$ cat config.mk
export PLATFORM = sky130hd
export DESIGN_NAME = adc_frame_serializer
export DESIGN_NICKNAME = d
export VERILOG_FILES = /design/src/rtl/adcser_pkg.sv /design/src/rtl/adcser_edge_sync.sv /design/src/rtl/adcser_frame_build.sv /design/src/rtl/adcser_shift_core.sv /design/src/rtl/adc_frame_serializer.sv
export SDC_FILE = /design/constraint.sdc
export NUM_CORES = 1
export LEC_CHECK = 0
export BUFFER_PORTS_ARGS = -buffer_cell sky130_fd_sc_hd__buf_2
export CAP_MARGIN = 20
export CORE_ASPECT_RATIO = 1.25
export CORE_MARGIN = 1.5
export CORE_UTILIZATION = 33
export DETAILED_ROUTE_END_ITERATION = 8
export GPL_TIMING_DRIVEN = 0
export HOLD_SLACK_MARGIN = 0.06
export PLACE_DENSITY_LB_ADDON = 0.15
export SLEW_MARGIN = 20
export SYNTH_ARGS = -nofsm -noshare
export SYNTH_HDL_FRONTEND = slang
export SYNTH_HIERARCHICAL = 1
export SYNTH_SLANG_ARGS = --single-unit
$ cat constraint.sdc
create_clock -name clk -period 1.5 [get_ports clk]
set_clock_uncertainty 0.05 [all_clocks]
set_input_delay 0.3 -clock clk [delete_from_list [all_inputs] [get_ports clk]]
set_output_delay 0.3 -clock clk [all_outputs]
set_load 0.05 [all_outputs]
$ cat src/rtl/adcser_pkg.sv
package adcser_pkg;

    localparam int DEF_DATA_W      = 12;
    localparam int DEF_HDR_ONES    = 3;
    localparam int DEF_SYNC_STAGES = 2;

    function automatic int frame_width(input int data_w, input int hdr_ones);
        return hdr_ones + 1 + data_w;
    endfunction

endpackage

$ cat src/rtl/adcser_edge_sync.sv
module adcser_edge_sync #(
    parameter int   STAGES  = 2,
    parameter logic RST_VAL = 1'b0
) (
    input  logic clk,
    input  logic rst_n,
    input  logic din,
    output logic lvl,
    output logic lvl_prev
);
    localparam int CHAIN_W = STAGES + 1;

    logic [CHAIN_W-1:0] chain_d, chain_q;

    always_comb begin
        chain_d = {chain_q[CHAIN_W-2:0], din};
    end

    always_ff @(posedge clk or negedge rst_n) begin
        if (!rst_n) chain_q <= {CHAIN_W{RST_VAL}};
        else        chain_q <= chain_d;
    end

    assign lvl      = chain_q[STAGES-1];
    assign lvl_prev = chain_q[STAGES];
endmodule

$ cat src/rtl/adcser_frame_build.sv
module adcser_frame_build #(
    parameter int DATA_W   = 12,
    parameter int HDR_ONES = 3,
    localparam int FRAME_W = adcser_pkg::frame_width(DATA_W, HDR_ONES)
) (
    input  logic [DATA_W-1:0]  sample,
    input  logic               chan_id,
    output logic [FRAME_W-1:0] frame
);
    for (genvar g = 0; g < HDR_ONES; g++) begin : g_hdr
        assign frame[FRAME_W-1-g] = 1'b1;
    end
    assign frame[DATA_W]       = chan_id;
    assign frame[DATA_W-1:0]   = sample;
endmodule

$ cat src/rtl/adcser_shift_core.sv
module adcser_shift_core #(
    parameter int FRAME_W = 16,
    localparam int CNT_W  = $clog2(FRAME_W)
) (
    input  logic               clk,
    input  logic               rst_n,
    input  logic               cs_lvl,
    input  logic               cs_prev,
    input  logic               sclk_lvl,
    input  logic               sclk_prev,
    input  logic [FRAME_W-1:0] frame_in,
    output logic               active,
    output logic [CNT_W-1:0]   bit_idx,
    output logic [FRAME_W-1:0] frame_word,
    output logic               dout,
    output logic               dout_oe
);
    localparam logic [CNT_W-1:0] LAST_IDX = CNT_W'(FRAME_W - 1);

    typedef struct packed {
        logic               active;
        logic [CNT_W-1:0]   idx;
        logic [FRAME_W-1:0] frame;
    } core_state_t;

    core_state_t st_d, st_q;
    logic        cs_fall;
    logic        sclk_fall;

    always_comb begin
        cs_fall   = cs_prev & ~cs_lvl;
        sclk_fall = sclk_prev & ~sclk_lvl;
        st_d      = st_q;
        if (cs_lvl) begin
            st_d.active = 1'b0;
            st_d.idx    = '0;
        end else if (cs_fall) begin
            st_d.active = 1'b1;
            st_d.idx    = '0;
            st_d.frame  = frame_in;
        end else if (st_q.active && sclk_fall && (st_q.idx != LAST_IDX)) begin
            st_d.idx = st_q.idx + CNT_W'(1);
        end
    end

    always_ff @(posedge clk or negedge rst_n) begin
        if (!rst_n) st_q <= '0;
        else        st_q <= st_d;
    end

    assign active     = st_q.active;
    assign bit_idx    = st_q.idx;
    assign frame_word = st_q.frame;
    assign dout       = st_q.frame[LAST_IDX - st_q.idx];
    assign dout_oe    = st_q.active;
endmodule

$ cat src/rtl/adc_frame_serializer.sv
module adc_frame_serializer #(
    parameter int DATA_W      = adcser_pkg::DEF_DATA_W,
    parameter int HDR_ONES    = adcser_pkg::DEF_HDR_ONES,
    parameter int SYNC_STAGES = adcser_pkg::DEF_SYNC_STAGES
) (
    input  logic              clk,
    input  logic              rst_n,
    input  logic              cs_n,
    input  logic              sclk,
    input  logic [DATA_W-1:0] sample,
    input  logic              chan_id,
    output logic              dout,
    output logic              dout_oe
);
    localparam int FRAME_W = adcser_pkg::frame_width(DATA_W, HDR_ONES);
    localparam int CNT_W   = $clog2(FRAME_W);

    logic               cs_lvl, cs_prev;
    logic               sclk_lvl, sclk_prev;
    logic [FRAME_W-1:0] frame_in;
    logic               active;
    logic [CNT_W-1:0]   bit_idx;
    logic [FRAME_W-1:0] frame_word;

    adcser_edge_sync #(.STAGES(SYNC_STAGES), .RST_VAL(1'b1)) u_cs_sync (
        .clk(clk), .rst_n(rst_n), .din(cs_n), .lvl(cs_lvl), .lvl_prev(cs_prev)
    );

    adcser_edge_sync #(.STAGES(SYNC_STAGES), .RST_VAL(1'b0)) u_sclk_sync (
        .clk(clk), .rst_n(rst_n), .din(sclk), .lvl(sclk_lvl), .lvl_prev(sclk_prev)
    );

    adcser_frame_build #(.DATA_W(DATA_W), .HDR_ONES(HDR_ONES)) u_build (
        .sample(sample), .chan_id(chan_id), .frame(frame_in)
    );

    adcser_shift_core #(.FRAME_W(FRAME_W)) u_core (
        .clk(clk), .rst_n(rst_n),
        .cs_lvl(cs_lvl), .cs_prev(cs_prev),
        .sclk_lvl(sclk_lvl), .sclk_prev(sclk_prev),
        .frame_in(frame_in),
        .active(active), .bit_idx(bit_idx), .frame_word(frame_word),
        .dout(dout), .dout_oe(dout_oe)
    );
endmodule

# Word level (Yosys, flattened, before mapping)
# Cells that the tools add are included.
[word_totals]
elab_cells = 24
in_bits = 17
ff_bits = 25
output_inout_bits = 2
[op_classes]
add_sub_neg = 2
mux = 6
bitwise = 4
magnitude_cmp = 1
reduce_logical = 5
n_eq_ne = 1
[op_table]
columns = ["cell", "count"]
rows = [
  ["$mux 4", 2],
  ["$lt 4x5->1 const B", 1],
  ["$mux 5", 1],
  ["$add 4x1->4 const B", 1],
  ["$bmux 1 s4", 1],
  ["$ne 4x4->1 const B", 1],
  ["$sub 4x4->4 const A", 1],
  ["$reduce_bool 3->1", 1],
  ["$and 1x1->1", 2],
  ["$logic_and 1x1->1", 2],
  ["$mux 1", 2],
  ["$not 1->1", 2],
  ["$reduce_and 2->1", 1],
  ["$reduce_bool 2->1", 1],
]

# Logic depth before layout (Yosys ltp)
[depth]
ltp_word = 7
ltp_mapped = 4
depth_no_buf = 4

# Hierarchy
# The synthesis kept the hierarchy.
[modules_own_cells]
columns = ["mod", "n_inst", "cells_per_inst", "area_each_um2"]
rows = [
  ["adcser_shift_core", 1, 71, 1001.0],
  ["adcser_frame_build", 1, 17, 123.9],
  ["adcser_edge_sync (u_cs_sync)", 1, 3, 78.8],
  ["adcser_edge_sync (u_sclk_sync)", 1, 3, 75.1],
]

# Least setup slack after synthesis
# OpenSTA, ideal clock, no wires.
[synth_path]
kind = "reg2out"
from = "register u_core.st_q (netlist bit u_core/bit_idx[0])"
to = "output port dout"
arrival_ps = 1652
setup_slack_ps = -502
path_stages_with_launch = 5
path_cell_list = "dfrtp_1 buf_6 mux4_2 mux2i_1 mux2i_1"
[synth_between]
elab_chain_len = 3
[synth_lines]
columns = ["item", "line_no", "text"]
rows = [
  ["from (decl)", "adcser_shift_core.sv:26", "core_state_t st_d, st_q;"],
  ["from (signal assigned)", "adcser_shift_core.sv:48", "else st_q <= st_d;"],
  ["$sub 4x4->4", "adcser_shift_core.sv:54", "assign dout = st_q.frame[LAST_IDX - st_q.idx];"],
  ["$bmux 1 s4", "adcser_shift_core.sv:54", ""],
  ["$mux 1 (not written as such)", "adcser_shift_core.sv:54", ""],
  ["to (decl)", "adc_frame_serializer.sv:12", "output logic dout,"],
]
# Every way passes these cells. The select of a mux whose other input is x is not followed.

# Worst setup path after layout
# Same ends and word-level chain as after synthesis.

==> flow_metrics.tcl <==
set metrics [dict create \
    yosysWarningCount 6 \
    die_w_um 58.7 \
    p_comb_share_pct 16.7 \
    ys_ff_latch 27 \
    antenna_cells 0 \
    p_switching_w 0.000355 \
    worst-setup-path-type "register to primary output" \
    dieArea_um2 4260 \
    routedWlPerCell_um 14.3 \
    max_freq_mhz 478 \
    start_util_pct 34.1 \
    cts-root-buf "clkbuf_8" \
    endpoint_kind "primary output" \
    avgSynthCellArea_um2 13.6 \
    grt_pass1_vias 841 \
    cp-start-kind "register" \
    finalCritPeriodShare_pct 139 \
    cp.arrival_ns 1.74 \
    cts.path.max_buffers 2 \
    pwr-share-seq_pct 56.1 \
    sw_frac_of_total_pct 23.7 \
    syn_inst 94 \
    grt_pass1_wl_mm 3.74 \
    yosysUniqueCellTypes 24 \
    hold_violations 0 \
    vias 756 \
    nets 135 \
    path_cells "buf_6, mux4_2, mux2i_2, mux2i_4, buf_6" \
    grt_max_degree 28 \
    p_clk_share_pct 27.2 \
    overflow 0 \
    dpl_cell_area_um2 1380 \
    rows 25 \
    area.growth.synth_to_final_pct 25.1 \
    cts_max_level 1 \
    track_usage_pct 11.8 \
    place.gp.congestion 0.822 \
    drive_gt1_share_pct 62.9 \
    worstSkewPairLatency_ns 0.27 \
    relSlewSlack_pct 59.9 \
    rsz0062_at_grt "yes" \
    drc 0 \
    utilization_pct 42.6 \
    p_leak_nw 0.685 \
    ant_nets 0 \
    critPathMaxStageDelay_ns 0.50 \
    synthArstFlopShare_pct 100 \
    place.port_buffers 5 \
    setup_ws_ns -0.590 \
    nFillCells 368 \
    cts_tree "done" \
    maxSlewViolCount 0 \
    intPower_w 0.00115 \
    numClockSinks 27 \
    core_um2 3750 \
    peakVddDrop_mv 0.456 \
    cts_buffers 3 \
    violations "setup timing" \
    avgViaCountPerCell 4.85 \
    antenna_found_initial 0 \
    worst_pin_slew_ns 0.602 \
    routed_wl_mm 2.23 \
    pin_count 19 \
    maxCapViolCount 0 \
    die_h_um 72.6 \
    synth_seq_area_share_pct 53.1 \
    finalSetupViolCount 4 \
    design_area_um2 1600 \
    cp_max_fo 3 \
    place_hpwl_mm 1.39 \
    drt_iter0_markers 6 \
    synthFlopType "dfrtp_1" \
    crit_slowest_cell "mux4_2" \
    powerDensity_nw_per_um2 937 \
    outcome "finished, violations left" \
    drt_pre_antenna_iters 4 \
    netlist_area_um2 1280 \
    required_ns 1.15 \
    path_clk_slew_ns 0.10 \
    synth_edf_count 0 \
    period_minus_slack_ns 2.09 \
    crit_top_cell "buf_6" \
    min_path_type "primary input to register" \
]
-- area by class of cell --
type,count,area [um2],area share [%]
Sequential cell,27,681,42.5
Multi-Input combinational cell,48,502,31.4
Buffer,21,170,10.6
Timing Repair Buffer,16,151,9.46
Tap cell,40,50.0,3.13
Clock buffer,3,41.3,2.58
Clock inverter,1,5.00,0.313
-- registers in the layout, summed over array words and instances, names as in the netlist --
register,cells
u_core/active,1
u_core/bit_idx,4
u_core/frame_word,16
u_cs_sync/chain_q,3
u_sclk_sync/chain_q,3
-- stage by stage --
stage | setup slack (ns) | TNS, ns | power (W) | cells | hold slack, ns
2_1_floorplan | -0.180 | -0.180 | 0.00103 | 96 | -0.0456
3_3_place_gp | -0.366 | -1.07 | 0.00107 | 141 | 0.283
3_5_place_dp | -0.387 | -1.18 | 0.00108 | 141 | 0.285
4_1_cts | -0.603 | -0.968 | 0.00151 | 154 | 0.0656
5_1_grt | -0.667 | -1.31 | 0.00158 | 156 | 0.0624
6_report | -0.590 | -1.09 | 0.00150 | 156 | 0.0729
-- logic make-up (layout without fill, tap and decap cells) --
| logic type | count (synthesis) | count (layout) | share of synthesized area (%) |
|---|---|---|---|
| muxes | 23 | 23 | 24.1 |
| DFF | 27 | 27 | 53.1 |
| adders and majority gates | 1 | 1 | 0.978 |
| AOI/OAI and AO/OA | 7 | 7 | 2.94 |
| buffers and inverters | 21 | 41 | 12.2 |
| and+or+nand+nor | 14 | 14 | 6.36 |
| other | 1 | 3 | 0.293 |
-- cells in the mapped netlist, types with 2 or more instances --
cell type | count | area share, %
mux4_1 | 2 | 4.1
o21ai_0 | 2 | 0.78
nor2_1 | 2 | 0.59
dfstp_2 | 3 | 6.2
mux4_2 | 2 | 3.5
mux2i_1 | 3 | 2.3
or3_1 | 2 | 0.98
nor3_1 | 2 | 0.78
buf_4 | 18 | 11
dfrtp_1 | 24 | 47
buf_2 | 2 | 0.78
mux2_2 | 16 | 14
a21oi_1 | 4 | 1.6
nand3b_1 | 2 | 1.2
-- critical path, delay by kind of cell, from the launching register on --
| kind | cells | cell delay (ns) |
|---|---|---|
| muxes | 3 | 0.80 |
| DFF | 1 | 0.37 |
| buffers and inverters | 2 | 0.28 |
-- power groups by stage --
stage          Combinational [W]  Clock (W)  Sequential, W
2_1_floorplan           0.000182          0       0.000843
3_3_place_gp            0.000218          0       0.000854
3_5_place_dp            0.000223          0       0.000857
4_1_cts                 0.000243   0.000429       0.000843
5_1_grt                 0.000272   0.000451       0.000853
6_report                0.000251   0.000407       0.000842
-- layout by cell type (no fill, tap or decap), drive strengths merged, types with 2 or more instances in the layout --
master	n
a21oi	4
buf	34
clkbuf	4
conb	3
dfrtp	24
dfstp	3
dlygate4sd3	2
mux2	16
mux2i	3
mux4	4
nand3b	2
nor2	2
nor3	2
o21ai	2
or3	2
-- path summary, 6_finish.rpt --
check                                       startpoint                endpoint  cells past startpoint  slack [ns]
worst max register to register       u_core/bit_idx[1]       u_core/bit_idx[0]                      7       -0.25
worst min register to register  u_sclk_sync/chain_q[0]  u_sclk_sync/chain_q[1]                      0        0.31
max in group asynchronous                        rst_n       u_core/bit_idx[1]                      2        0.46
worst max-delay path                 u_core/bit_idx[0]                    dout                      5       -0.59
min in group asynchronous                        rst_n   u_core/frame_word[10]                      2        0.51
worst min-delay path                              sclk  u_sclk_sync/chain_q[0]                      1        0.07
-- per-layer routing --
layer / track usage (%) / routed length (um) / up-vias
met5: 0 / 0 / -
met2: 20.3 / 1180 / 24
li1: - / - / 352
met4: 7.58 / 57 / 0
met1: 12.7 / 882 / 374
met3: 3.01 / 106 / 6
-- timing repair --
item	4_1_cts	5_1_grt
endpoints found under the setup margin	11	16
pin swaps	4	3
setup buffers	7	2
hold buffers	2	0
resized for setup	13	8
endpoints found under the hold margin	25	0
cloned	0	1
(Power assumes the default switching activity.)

────────────────

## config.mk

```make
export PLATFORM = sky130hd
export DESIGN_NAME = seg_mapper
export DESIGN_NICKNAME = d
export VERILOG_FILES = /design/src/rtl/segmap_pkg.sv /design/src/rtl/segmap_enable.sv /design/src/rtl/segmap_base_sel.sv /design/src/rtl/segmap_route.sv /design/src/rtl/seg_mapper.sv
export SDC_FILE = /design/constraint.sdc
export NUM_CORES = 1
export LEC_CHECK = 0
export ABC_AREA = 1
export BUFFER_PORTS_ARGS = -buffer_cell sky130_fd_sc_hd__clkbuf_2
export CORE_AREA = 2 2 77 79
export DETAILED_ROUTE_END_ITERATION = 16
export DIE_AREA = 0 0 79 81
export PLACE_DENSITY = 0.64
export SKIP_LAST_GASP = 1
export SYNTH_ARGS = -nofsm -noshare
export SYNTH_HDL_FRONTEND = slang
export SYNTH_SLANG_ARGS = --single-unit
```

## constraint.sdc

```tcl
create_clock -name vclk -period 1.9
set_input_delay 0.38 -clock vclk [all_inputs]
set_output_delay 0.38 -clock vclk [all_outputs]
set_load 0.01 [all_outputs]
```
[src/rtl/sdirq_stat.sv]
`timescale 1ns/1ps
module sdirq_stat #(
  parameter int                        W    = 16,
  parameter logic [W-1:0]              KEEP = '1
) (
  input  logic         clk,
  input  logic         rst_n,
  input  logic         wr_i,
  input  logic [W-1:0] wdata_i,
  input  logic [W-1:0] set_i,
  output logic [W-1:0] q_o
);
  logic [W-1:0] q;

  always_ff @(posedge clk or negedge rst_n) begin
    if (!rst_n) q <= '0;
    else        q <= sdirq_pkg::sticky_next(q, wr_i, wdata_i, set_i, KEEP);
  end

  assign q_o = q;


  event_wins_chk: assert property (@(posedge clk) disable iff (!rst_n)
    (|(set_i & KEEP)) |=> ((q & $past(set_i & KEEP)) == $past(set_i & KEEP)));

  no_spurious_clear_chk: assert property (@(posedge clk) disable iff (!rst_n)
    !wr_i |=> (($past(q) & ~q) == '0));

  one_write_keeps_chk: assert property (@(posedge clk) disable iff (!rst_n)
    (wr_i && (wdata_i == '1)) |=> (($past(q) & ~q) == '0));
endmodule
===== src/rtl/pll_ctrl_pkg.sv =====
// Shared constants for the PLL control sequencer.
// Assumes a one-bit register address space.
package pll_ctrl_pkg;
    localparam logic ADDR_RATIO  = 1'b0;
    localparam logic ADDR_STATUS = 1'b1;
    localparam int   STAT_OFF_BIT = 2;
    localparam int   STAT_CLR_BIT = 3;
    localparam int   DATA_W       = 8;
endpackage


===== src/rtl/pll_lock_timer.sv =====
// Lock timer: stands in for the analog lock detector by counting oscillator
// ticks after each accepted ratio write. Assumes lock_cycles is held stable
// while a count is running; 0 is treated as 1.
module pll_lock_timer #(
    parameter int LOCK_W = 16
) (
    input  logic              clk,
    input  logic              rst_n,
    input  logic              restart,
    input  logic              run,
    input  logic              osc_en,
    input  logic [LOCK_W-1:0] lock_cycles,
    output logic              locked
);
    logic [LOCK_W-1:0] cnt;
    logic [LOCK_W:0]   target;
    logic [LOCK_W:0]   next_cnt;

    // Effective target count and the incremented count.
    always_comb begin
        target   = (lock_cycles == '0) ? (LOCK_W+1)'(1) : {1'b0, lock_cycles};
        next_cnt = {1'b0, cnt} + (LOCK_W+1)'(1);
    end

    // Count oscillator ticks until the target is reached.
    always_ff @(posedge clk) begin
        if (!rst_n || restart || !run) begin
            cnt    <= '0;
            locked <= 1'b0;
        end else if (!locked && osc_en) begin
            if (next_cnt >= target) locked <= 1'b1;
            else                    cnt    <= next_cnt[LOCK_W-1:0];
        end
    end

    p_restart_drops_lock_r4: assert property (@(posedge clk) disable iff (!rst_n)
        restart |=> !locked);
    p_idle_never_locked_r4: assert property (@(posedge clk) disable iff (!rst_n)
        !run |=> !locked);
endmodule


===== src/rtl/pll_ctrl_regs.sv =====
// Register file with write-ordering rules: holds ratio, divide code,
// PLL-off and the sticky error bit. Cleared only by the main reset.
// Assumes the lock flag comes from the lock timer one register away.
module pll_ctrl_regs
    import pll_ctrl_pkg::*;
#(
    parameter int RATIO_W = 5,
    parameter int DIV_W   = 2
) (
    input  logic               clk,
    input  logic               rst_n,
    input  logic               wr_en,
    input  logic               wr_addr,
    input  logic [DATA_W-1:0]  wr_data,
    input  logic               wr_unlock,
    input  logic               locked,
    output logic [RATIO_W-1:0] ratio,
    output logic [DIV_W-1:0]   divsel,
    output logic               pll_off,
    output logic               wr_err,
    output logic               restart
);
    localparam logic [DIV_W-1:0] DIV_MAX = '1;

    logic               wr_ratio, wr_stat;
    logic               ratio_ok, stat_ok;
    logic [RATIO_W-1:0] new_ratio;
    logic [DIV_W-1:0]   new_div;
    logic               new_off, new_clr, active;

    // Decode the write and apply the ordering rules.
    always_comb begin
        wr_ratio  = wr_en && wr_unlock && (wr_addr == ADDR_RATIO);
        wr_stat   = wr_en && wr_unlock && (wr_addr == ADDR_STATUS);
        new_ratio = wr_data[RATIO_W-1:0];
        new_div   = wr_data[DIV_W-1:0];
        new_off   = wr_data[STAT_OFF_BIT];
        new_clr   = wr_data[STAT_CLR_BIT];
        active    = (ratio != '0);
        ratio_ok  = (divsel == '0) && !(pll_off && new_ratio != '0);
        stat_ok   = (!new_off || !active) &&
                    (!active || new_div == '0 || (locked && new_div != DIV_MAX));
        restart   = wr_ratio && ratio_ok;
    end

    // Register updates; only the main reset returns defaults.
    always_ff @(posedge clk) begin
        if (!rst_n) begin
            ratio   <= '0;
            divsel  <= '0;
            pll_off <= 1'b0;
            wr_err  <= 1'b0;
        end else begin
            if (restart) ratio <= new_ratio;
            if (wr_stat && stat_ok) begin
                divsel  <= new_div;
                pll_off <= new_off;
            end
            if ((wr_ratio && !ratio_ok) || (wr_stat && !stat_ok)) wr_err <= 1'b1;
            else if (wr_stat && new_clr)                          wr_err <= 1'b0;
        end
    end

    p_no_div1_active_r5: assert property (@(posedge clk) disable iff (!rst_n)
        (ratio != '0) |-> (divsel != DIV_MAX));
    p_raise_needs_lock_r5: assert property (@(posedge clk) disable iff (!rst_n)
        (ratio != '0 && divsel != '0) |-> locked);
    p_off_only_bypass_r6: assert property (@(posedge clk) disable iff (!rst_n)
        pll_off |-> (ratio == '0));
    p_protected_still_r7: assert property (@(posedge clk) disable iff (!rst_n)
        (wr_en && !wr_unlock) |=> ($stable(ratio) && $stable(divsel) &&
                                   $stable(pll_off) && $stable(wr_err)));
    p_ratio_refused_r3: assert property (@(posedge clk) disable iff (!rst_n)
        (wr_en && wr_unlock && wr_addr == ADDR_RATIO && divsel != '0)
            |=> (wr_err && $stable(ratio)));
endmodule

────────────────

#### WHAT IS NEEDED:
In the data above, find each line that has the word "layer" and copy it out.

#### EXPECTED ANSWER:
-- per-layer routing --
layer / track usage (%) / routed length (um) / up-vias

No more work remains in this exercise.